The NC business model that Magnatune use has clearly inspired Creative Commons. Magnatune’s success makes them a very positive model for a record label, but not in the way that might be expected from their use of NC. The problem is that the threats to their livelihoods that recording artists actually face are not the same as the ones that NC actually tackles.
NC doesn’t protect artists from losing value from non-sales distribution.
NC explicitly allows both internet-era filesharing and walkman-era personal copying. NC therefore gives away any value that a direct audience for music can actually want to take. And it is as powerless as standard copyright to stop organized illegal commercial copying.
NC doesn’t protect artists from being ripped off by middlemen.
Artists who use NC can still sign to a record label. Which NC then cannot prevent ripping them off, failing to promote them, or dropping them. Magnatune clearly state that they are not evil and make clear and public the financial terms of their relationship with their signed artists. This is far more important than NC for artists not being ripped off.

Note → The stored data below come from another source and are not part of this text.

**src/rtl/scene_compositor.sv**
```systemverilog
// scene_compositor: priority layer compositor with splash/play/game-over phase sequencer
//   clk, clr (async active-high reset)
//   video_on, layer_on, rgb_pic, layer_en : pixel inputs, composited into rgb one cycle later
//   start, restart, game_over             : phase control
//   rgb, game_begin, game_over_display, bg_sel, phase : registered outputs
module scene_compositor #(
  parameter int                  LAYERS          = 5,
  parameter int                  COLOR_W         = 12,
  parameter logic [COLOR_W-1:0]  KEY_COLOR       = 12'hF0F,
  parameter logic [COLOR_W-1:0]  BG_COLOR        = '0,
  parameter logic [LAYERS-1:0]   PLAY_ONLY_MASK  = 5'b00001,
  parameter int unsigned         SPLASH_CYCLES   = 500_000_000,
  parameter int unsigned         GAMEOVER_CYCLES = 5_000
) (
  input  logic                        clk,
  input  logic                        clr,
  input  logic                        video_on,
  input  logic [LAYERS-1:0]           layer_on,
  input  logic [LAYERS*COLOR_W-1:0]   rgb_pic,
  input  logic [LAYERS-1:0]           layer_en,
  input  logic                        start,
  input  logic                        restart,
  input  logic                        game_over,
  output logic [COLOR_W-1:0]          rgb,
  output logic                        game_begin,
  output logic                        game_over_display,
  output logic [1:0]                  bg_sel,
  output logic [1:0]                  phase
);
  typedef enum logic [1:0] {SPLASH = 2'd0, PLAY = 2'd1, OVER_WAIT = 2'd2, OVER_SHOW = 2'd3} phase_t;
  phase_t             r_phase, w_next;
  logic [31:0]        r_timer, w_timer_next;
  logic [COLOR_W-1:0] r_pix, w_pix;
  logic               r_video, r_game_begin, r_over_disp, w_play_vis;
  logic [1:0]         r_bg_sel;
  // Timer only runs in the two dwell states; every transition leaves it at 0.
  always_comb begin
    w_next = r_phase;
    w_timer_next = '0;
    if (restart) w_next = SPLASH;
    else
      case (r_phase)
        SPLASH:    if (start || r_timer == SPLASH_CYCLES - 1) w_next = PLAY;
                   else w_timer_next = r_timer + 32'd1;
        PLAY:      if (game_over) w_next = OVER_WAIT;
        OVER_WAIT: if (r_timer == GAMEOVER_CYCLES - 1) w_next = OVER_SHOW;
                   else w_timer_next = r_timer + 32'd1;
        default:   w_next = OVER_SHOW;
      endcase
  end
  // Ascending scan so the highest-index eligible layer overrides the rest.
  always_comb begin
    w_play_vis = r_phase == PLAY || r_phase == OVER_WAIT;
    w_pix = BG_COLOR;
    for (int i = 0; i < LAYERS; i++)
      if (layer_on[i] && layer_en[i] && rgb_pic[i*COLOR_W +: COLOR_W] != KEY_COLOR &&
          (!PLAY_ONLY_MASK[i] || w_play_vis))
        w_pix = rgb_pic[i*COLOR_W +: COLOR_W];
  end
  always_ff @(posedge clk or posedge clr) begin
    if (clr) begin
      r_phase <= SPLASH;
      r_timer <= '0;
      r_pix <= '0;
      r_video <= 1'b0;
      r_game_begin <= 1'b0;
      r_over_disp <= 1'b0;
      r_bg_sel <= 2'd0;
    end else begin
      r_phase <= w_next;
      r_timer <= w_timer_next;
      r_pix <= w_pix;
      r_video <= video_on;
      r_game_begin <= w_next != SPLASH;
      r_over_disp <= w_next == OVER_SHOW;
      r_bg_sel <= w_next == OVER_SHOW ? 2'd2 : w_next == SPLASH ? 2'd0 : 2'd1;
    end
  end
  assign rgb = r_video ? r_pix : '0;
  assign game_begin = r_game_begin;
  assign game_over_display = r_over_disp;
  assign bg_sel = r_bg_sel;
  assign phase = r_phase;
endmodule

```
**config.mk**
```make
export PLATFORM = sky130hd
export DESIGN_NAME = scene_compositor
export DESIGN_NICKNAME = d
export VERILOG_FILES = /design/src/rtl/scene_compositor.sv
export SDC_FILE = /design/constraint.sdc
export NUM_CORES = 1
export LEC_CHECK = 0
export BUFFER_PORTS_ARGS = -buffer_cell sky130_fd_sc_hd__buf_2
export CORE_UTILIZATION = 57
export CTS_BUF_LIST = sky130_fd_sc_hd__clkbuf_8
export DETAILED_ROUTE_END_ITERATION = 7
export PLACE_DENSITY = 0.9
export REMOVE_ABC_BUFFERS = 1
export SKIP_LAST_GASP = 1
export SLEW_MARGIN = 20
export SYNTH_ARGS = -nofsm -noshare
export SYNTH_HDL_FRONTEND = slang
export SYNTH_SLANG_ARGS = --single-unit
```
**constraint.sdc**
```tcl
create_clock -name clk -period 2.9 [get_ports clk]
set_input_delay 0.145 -clock clk [delete_from_list [all_inputs] [get_ports clk]]
set_output_delay 0.145 -clock clk [all_outputs]
set_load 0.03 [all_outputs]
```
==> results.md <==
Critical path:
- The worst endpoint required time is 3.08 ns.
- The data arrival time of the critical path is 2.41 ns.
- The reg-to-reg setup timing slack is 0.67 ns.
- The worst setup path startpoint is r_timer[0].
- Counting both buffers and inverters, the worst setup path holds a total of 1.
- The kind of capture point of the worst setup path is a flip-flop.
- The worst setup path is launched from a flip-flop.
- Of all nets on the critical path, the largest fanout is 32.
- The highest-delay cell along the critical path is or4_1.
- The signal on the critical path passes through ha_1, nand3_1, or4_1, nor4_1, o22a_1, buf_4, nor2_1.
- Following the worst setup path forward leads to its endpoint at r_timer[24].
- The capture instance of the worst register-to-register path is r_timer[24].
- The critical path class is reg -> reg.
- The worst register-to-register path begins at r_timer[0].
- The kind of cell with the highest combined delay on the critical path is simple AND/OR/NAND/NOR gates.
- The critical path runs through a total of 7 cells.
- Counting cells, the worst reg-to-reg path comes to 7.
- The peak per-stage delay on the critical path is 0.41 ns.

Pwr:
- The static leakage is 1.62 nW.
- Across the VDD grid, the largest voltage drop is 0.249 mV.
- The power density over cell area is 438 nW/um2.
- The overall power after layout is 1.58 mW.

Global routing:
- Entering global routing, the biggest net connects 51 pins.
- The number of antenna violations at the first check in global routing is 0.
- The final global-route overflow total is 0.
- The wire length of the first global-routing pass is 12600 um.
- The number of global-route vias before repair came to 2731.
- The total routing usage reported by global routing is 0.300.

Floorplan:
- The effective utilization at floorplan is 0.611.
- The die covers 5520 um2.
- The count of pins on the block boundary is 94.
- The total area inside the core boundary comes to 4880 um2.
- From left edge to right edge, the die measures 74.3 um.
- The number of placement rows is 25.
- In this run the vertical extent of the chip is 74.3 um.

Clock network:
- The clock reaches the later pin of the worst-skew pair after 0.30 ns.
- TritonCTS built the clock tree.
- The clock input transition at the sequential cells of the worst setup and hold paths is 0.08 ns.
- The number of sinks driven by the clock tree is 50.
- In this run, post-CTS repair resized a total of 0 instances.
- In this run the clock root is driven by a clkbuf_8.
- The depth of the CTS H-tree is 2.
- In this run, CTS created clock tree buffers numbering 5.
- The maximum clock insertion buffer count is 2.

STA:
- Setup repair after global routing left no endpoint under its margin.
- Across all hold checks on the routed design, the worst slack comes to -0.0332 ns.
- The count of endpoints failing hold in the final timing report is 38.
- After layout, the minimum clock period comes to 2.23 ns.
- In the finished design, the share of the clock period the worst path needs comes to 0.769.
- The final clock skew is 0.00601 ns.
- The setup TNS is 0 ns.
- The maximum achievable frequency is 448 MHz.
- The number of max-slew violations in the final report came to 0.
- The final number of setup-violating endpoints is 0.
- For the pin with the worst max-slew slack, the measured transition is 0.887 ns.
- The relative slew slack is 0.404.

Detailed routing:
- Summed over all layers, the routed wires come to 7680 um.
- After detailed routing, the average wire length per cell comes to 16.1 um.
- The total via count after detailed routing is 2907.
- In the routed layout, each cell is associated on average with a via count of 6.08.
- The number of nets still failing antenna checks after routing is 0.
- The detailed router's first-iteration violation count is 239.
- For this run, the detailed router's first-pass iteration total came to 5.
- The residual DRC count is 0.

Placement:
- Routability-driven placement finished with a final weighted congestion of 0.971.
- During placement, the flow inserted port buffers numbering 93.
- The half-perimeter wire length after detailed placement is 5870 um.

Yosys:
- The share of synthesized area in the top cell type comes to 0.420.
- By area the synthesized netlist is led by dfrtp_1, xor2_1, nor2_1.
- The prevailing post-synth register cell is dfrtp_1.
- The number of register bits inferred by synthesis is 50.
- The share of synthesized registers carrying an async set or reset is 1.00.
- Counting flops with a built-in enable in the synthesized netlist gives 0.
- The instance count of the mapped netlist is 318.
- The Yosys step of the flow raised 0 warnings.
- The count of cell types in the netlist is 46.
- The cell accounting for the most synthesized area is dfrtp_1.
- The average cell area after synthesis is 9.37 um2.
- The summed instance area of the synthesized netlist is 2980 um2.
- The sequential share of the synthesized area is 0.420.

Final layout:
- The share of final-layout standard cells stronger than drive strength 1 is 0.260.
- The final layout contains 493 nets.
- The area growth from synthesis to layout is 21.0%.
- The number of antenna cells inserted is 0.

Status:
- The checks that failed: negative hold slack.
- The flow ran to the end, but the final reports show violations.

Worst hold path:
- The tightest min-delay check is of the in -> async type.

Run:
- Across the run, the number of max-cap violations was 0.
-- layer usage --
layer  vias to the layer above  global-route usage  routed length [um]
met2                       131               0.547                3920
met3                        17              0.0285                 404
met4                         0               0.109                 149
met1                      1397               0.370                3210
met5                         -                   0                   0
li1                       1362                   -                   -
-- cell type report --
type | instances | area, um2
Multi-Input combinational cell | 246 | 1620
Fill cell | 357 | 1280
Sequential cell | 50 | 1250
Timing Repair Buffer | 97 | 498
Clock buffer | 8 | 110
Tap cell | 67 | 83.8
Inverter | 10 | 38.8
-- logic make-up after synthesis --
logic type               share of synthesized area
AO/OA/AOI/OAI                                0.139
AND/OR/NAND/NOR                              0.288
buffers and inverters                       0.0357
XOR/XNOR                                    0.0882
adder cells (fa/ha/maj)                     0.0294
flip-flops                                   0.420
-- cell usage after synthesis, types with 2 or more instances --
master and n:
dfrtp_1 50, nor2_1 44, xor2_1 23, nand4_1 19
and2_1 17, nand3_1 13, inv_1 10, nand2_1 10
a221oi_1 9, o21ai_0 9, o21ai_1 9, a22oi_1 8
a21oi_1 7, and3_1 7, ha_1 7, xnor2_1 7
nand4b_1 6, nor4_1 6, nor3_1 5, buf_4 4
clkbuf_1 4, nor2b_1 4, a311o_1 3, and4_1 3
nand3b_1 3, nand4bb_1 3, o311a_1 3, buf_1 2
nand2b_1 2, o311ai_1 2, o41ai_1 2, or4_1 2
or4bb_1 2
-- state kept, by name (all words and copies together), names as in the netlist --
signal and flops:
phase 2, r_timer 32, r_video 1, bg_sel 2
game_begin 1, r_pix 12
-- cell usage in the layout (no fill, tap or decap), types with 3 or more instances in the layout --
cell type | synthesis | final
nand2_1 | 10 | 10
nand3b_1 | 3 | 3
and4_1 | 3 | 3
nor3_1 | 5 | 5
buf_4 | 4 | 3
buf_2 | 1 | 93
xor2_1 | 23 | 23
nand4_1 | 19 | 19
o21ai_1 | 9 | 9
nor2_1 | 44 | 44
xnor2_1 | 7 | 7
a21oi_1 | 7 | 7
inv_1 | 10 | 9
a221oi_1 | 9 | 9
a311o_1 | 3 | 3
o311a_1 | 3 | 3
dfrtp_1 | 50 | 50
nand3_1 | 13 | 13
ha_1 | 7 | 7
clkbuf_8 | 0 | 8
o21ai_0 | 9 | 9
and2_1 | 17 | 17
nor2b_1 | 4 | 4
nand4bb_1 | 3 | 3
a22oi_1 | 8 | 8
nand4b_1 | 6 | 6
nor4_1 | 6 | 6
and3_1 | 7 | 7
-- metrics by stage --
step	setup WS, ns	util	std cells	cell area [um2]
2_1_floorplan	0.634	-	306	2910
3_3_place_gp	0.786	0.714	469	3480
3_5_place_dp	0.661	0.714	469	3480
4_1_cts	0.651	0.738	478	3600
5_1_grt	0.440	0.738	478	3600
6_report	0.669	0.738	478	3600
-- where the power goes --
group	leakage, nW	total [mW]	switching (mW)	internal (mW)
registers	0.673	0.756	0.0208	0.735
logic	0.893	0.368	0.231	0.137
clock network	0.0575	0.453	0.213	0.241
total	1.62	1.58	0.465	1.11
-- timing repair --
action,4_1_cts,5_1_grt
hold endpoints to repair,1,0
setup buffers,0,0
hold buffers,1,0
-- worst min path at each step --
stage / startpoint / to / slack (ns) / depth (start not counted)
floorplan: video_on / r_video / 0.18 / 0
global placement: video_on / r_video / 0.27 / 1
detailed placement: video_on / r_video / 0.27 / 1
CTS: clr / phase[0] / 0.10 / 2
global route: clr / phase[1] / 0.04 / 2
finish: clr / r_pix[8] / -0.03 / 2
No activity file was read; power rests on OpenSTA's default activity.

NC is not the dissuader in NC-SA, SA is.
Magnatune will sell proprietary licences for music by their artists to film producers who wish to use the music commercially. But it is unlikely that those producers would SA their films if the music they wish to use was SA-only. NC on top of SA is simply redundant in this case.
NC is not Magnatune’s secret sauce.
NC doesn’t stop artists losing sales, being ripped off, or losing proprietary use revenue. The secret sauce in Magnatune’s business model is their strong and public ethical position, and this is far more difficult to reproduce technologically than their use of NC.